Elucidating the Impact of Wildfire Molecular Tracers on Nitrous Acid (HONO) Production from Aqueous Nitrate Photochemistry

Nitrous acid (HONO), a gaseous tropospheric pollutant, significantly influences the oxidative potential of the atmosphere as a major source of hydroxyl radicals (•OH). Recently, HONO has been identified as a primary and secondary product of wildfire smoke, yet mechanisms for its formation are poorly understood. In this study, wildfire-emitted organic compounds, such as levoglucosan (LG), syringic acid (SA), and vanillic acid (VA), were studied to investigate their impact on HONO production from aqueous nitrate photochemistry. The presence of SA and VA increased gas-phase HONO yields by 3- and 5-fold, respectively, while LG increased HONO production the most, 6-fold.

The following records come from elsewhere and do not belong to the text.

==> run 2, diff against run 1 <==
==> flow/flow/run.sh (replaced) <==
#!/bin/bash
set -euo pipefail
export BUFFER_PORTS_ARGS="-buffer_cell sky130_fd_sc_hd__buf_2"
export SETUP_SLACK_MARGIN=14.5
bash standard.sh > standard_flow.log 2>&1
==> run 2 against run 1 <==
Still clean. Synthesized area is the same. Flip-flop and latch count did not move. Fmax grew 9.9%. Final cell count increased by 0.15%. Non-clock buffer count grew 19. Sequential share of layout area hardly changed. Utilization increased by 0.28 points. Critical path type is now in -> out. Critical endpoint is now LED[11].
This is an optimization exercise on Yosys and OpenROAD, whose aim is small area, a short achievable clock period and few clock cycles, not a production implementation. Function not checked in this run: the RTL went through the layout flow alone. Power is estimated from default activity; no workload was simulated.

**flow/run.sh**
```bash
#!/bin/bash
# The standard layout, with faster port buffers than buffer_ports picks by default.
set -euo pipefail
export BUFFER_PORTS_ARGS="-buffer_cell sky130_fd_sc_hd__buf_4"
bash standard.sh > make_finish.log 2>&1
```
**standard.sh**
```bash
#!/bin/bash
# synth_recipe.tcl (not shown) runs the flow's synth.tcl, then flattens the netlist and writes it again
# the make line also repeats each setting of config.mk as NAME=value (left out here)
make -C /OpenROAD-flow-scripts/flow DESIGN_CONFIG=/design/flow/config.mk WORK_HOME=/design/flow/orfs CLKGATE_MAP_FILE= SYNTH_SCRIPT=/design/flow/synth_recipe.tcl "${@:-finish}"
```
**config.mk**
```make
export PLATFORM = sky130hd
export DESIGN_NAME = neural
export DESIGN_NICKNAME = neural
export VERILOG_FILES = /design/flow/design.v
export SDC_FILE = /design/flow/constraint.sdc
export NUM_CORES = 4
export LEC_CHECK = 0
export CAP_MARGIN = 20
export CORE_MARGIN = 2
export CORE_UTILIZATION = 40
export CTS_BUF_LIST = sky130_fd_sc_hd__clkbuf_16
export CTS_CLUSTER_DIAMETER = 80
export CTS_CLUSTER_SIZE = 24
export SLEW_MARGIN = 20
```
**constraint.sdc**
```tcl
create_clock -name core_clock -period 20.0 [get_ports {clk}]
set_input_delay 4.0000 -clock core_clock [delete_from_list [all_inputs] [get_ports {clk}]]
set_output_delay 4.0000 -clock core_clock [all_outputs]
set_load 0.01 [all_outputs]
```
Background: an optimization exercise with open tools, aiming at small area. Do not read the settings as production practice.
The RTL was checked by simulation tests, not by an equivalence proof against the original design.
Power figures rest on the tool's default switching activity, not on a simulated workload. The flow treats the clock pin as an ideal source, which a real chip does not have.

==> job 6197: inputs <==
==> flow/design.v <==
module apb_ring3 (
  input             clk,
  input      [1:0]  ph,      
  input      [2:0]  wsel,    
  input      [2:0]  rsel,    
  input      [31:0] wdata,
  output            we,
  output            re,
  output     [31:0] port
);
  reg [31:0] s0, s1, s2;
  assign we = (wsel[0] & (ph == 2'd0)) | (wsel[1] & (ph == 2'd1)) | (wsel[2] & (ph == 2'd2));
  assign re = (rsel[0] & (ph == 2'd0)) | (rsel[1] & (ph == 2'd1)) | (rsel[2] & (ph == 2'd2));
  assign port = s2;
  always @(posedge clk) begin
    s0 <= we ? wdata : s2;
    s1 <= s0;
    s2 <= s1;
  end
endmodule
module apb_ring2 (
  input             clk,
  input             ph,
  input      [1:0]  wsel,
  input      [1:0]  rsel,
  input      [31:0] wdata,
  output            we,
  output            re,
  output     [31:0] port
);
  reg [31:0] s0, s1;
  assign we = (wsel[0] & ~ph) | (wsel[1] & ph);
  assign re = (rsel[0] & ~ph) | (rsel[1] & ph);
  assign port = s1;
  always @(posedge clk) begin
    s0 <= we ? wdata : s1;
    s1 <= s0;
  end
endmodule
This is an optimization exercise on Yosys and OpenROAD, whose aim is small area, not a production implementation.
In this exercise RTL edits were held to simulation tests only and were not proved equivalent to the original.
Power figures rest on the tool's default switching activity, not on a simulated workload.

// riscv_cpu
module riscv_cpu (
    input         clk, reset,
    output [31:0] PC,
    input  [31:0] Instr,
    output        MemWrite,
    output [31:0] Mem_WrAddr, Mem_WrData,
    input  [31:0] ReadData,
    output [31:0] Result
);
wire b2 = Instr[2], b3 = Instr[3], b4 = Instr[4], b5 = Instr[5], b6 = Instr[6];
wire [2:0] f3 = Instr[14:12];
wire isJ    = b6 & b3;               
wire isJR   = b6 & b2 & ~b3;         
wire isBr   = b6 & ~b2;              
wire isU    = ~b6 & b2;              
wire isAUI  = isU & ~b5;
wire isSt   = ~b6 & ~b4 & b5;        
wire isAlu  = ~b6 & b4 & ~b2;        
wire isOp   = isAlu & b5;            
assign MemWrite = isSt;
wire regWrite = ~(isBr | isSt);
reg [31:1] pcq;
assign PC = {pcq, 1'b0};
wire [4:0] rs1 = Instr[19:15], rs2 = Instr[24:20], rd = Instr[11:7];
wire [31:1] sel1, sel2, we, nwe;
genvar g;
wire [3:0] a_lo_n, b_lo_n, d_lo, d_lo_n;
wire [7:0] a_hi_n, b_hi_n, d_hi, d_hi_n;
generate for (g = 0; g < 4; g = g + 1) begin : plo
    assign a_lo_n[g] = ~(rs1[1:0] == g);
    assign b_lo_n[g] = ~(rs2[1:0] == g);
    assign d_lo[g]   = (rd[1:0] == g);
    assign d_lo_n[g] = ~d_lo[g];
end endgenerate
generate for (g = 0; g < 8; g = g + 1) begin : phi
    assign a_hi_n[g] = ~(rs1[4:2] == g);
    assign b_hi_n[g] = ~(rs2[4:2] == g);
    assign d_hi[g]   = (rd[4:2] == g) & regWrite;
    assign d_hi_n[g] = ~d_hi[g];
end endgenerate
generate for (g = 1; g < 32; g = g + 1) begin : dec
    k_nor2  s1 (.a(a_lo_n[g%4]), .b(a_hi_n[g/4]), .y(sel1[g]));
    k_nor2  s2 (.a(b_lo_n[g%4]), .b(b_hi_n[g/4]), .y(sel2[g]));
    k_nor2  w  (.a(d_lo_n[g%4]), .b(d_hi_n[g/4]), .y(we[g]));
    k_nand2 nw (.a(d_lo[g%4]),   .b(d_hi[g/4]),   .y(nwe[g]));
end endgenerate
wire [31:0] r1, r2;
wire [31:0] wd;
reg_file rf (.clk(clk), .we(we), .nwe(nwe), .wd(wd), .sel1(sel1), .sel2(sel2), .rd1(r1), .rd2(r2));
wire i31 = Instr[31];
reg [31:0] imm;
always @(*) begin
  ...
clock: 12.0 ns
lec_check: 0
cap_margin: 10
core_margin: 2
core_utilization: 55
gpl_timing_driven: 0
setup_slack_margin: 0.4
slew_margin: 10
synth_hierarchical: 1
synth_minimum_keep_size: 0
standard.sh (not shown) runs the stock make flow with config.mk's settings and CLKGATE_MAP_FILE= SYNTH_SCRIPT=/design/flow/synth_recipe.tcl, a recipe that flattens the netlist after the stock synthesis.
==> flow/flow/run.sh <==
#!/bin/bash
# Layout flow: the standard flow (standard.sh) with the standard synthesis
# unchanged; after synthesis two changes:
#  - placement, CTS and routing may not use buffers or inverters larger than
#    size 4, nor the delay cells, so port and repair buffers are small cells;
#  - CTS inserts no dummy loads.
# Each make run's full output goes to its own log here; ORFS's own logs are
# under orfs/logs.
set -euo pipefail
cd "$(dirname "$0")/.."
PLATFORM_DONT_USE=$(sed -n '/export DONT_USE_CELLS/,/[^\\]$/p' "$FLOW_HOME/platforms/$FLOW_PLATFORM/config.mk" \
  | grep -o 'sky130_fd_sc_hd__[A-Za-z0-9_]*' | tr '\n' ' ')
EXTRA=""
for c in buf_6 buf_8 buf_12 buf_16 bufbuf_8 bufbuf_16 bufinv_8 bufinv_16 \
         inv_6 inv_8 inv_12 inv_16 clkinv_8 clkinv_16 clkinvlp_4 clkbuf_16 \
         clkdlybuf4s15_1 clkdlybuf4s15_2 clkdlybuf4s18_1 clkdlybuf4s18_2 \
         clkdlybuf4s25_1 clkdlybuf4s25_2 clkdlybuf4s50_1 clkdlybuf4s50_2 dlygate4sd1_1 dlygate4sd2_1 \
         dlygate4sd3_1 dlymetal6s2s_1 dlymetal6s4s_1 dlymetal6s6s_1; do
  EXTRA="$EXTRA sky130_fd_sc_hd__$c"
done
CTS="-sink_clustering_enable -repair_clock_nets -sink_clustering_size 16 -sink_clustering_max_diameter 80"
CTS="$CTS -buf_list sky130_fd_sc_hd__clkbuf_8 -dont_use_dummy_load"
# 1. the standard synthesis, unchanged
bash standard.sh synth > synth.log 2>&1
# 2. the rest of the standard flow with the changes above
bash standard.sh "DONT_USE_CELLS=$PLATFORM_DONT_USE $EXTRA" "CTS_ARGS=$CTS" finish > layout.log 2>&1
The starting point finished clean.
Rerun with:
--- a/flow/flow/run.sh
+++ b/flow/flow/run.sh
@@ -21 +21 @@
-CTS="-sink_clustering_enable -repair_clock_nets -sink_clustering_size 16 -sink_clustering_max_diameter 80"
+CTS="-sink_clustering_enable -repair_clock_nets -sink_clustering_size 18 -sink_clustering_max_diameter 80"
Settings changed: SETUP_SLACK_MARGIN 0.4 to 0.15.
Synthesized area does not change. Hold slack improved by 0.0099 ns. Die area is unchanged. Wire length hardly moves. Via count stays flat. Cell area is lower by 0.41%. Sequential power hardly moves. Clock power is lower by about 5%. Final cell count is lower by 0.38%.
Rerun with:
--- a/flow/flow/run.sh
+++ b/flow/flow/run.sh
@@ -21 +21 @@
-CTS="-sink_clustering_enable -repair_clock_nets -sink_clustering_size 18 -sink_clustering_max_diameter 80"
+CTS="-sink_clustering_enable -repair_clock_nets -sink_clustering_size 16 -sink_clustering_max_diameter 80"
Settings changed: CAP_MARGIN 10 to 0, SETUP_SLACK_MARGIN 0.15 to 0.5, SLEW_MARGIN 10 to 0.
The changed run produced a layout that fails on capacitance limit, slew limit.
Worst hold slack gets worse by 0.0081 ns.
Global-route usage increases by 0.19 points.
Core utilization came out lower by 0.12 points.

Furthermore, a nonlinear relationship between HONO and LG concentration was found. Aqueous nitrate samples exposed to lower concentrations of LG were shown to produce an LG-derived carbonyl compound, whereas the samples exposed to a higher LG concentration resulted in an LG dimer. The mechanisms as to how these differences in products affect HONO enhancement are discussed. Gas-phase HONO yields were quantified using incoherent broadband cavity enhanced absorption spectroscopy (IBCEAS), and identification of any condensed phase products from aqueous nitrate samples was done by high resolution mass spectrometry. Studying nitrate photochemistry in the presence of wildfire-emitted organic compounds can potentially minimize the knowledge gap on the observed high concentrations of gaseous HONO formation during biomass burning events.

The current understanding of gas-phase HONO formation from wildfire smoke is limited and does not take smoke plume products into account. This study shows how wildfire-emitted organic compounds greatly enhance gas-phase HONO production.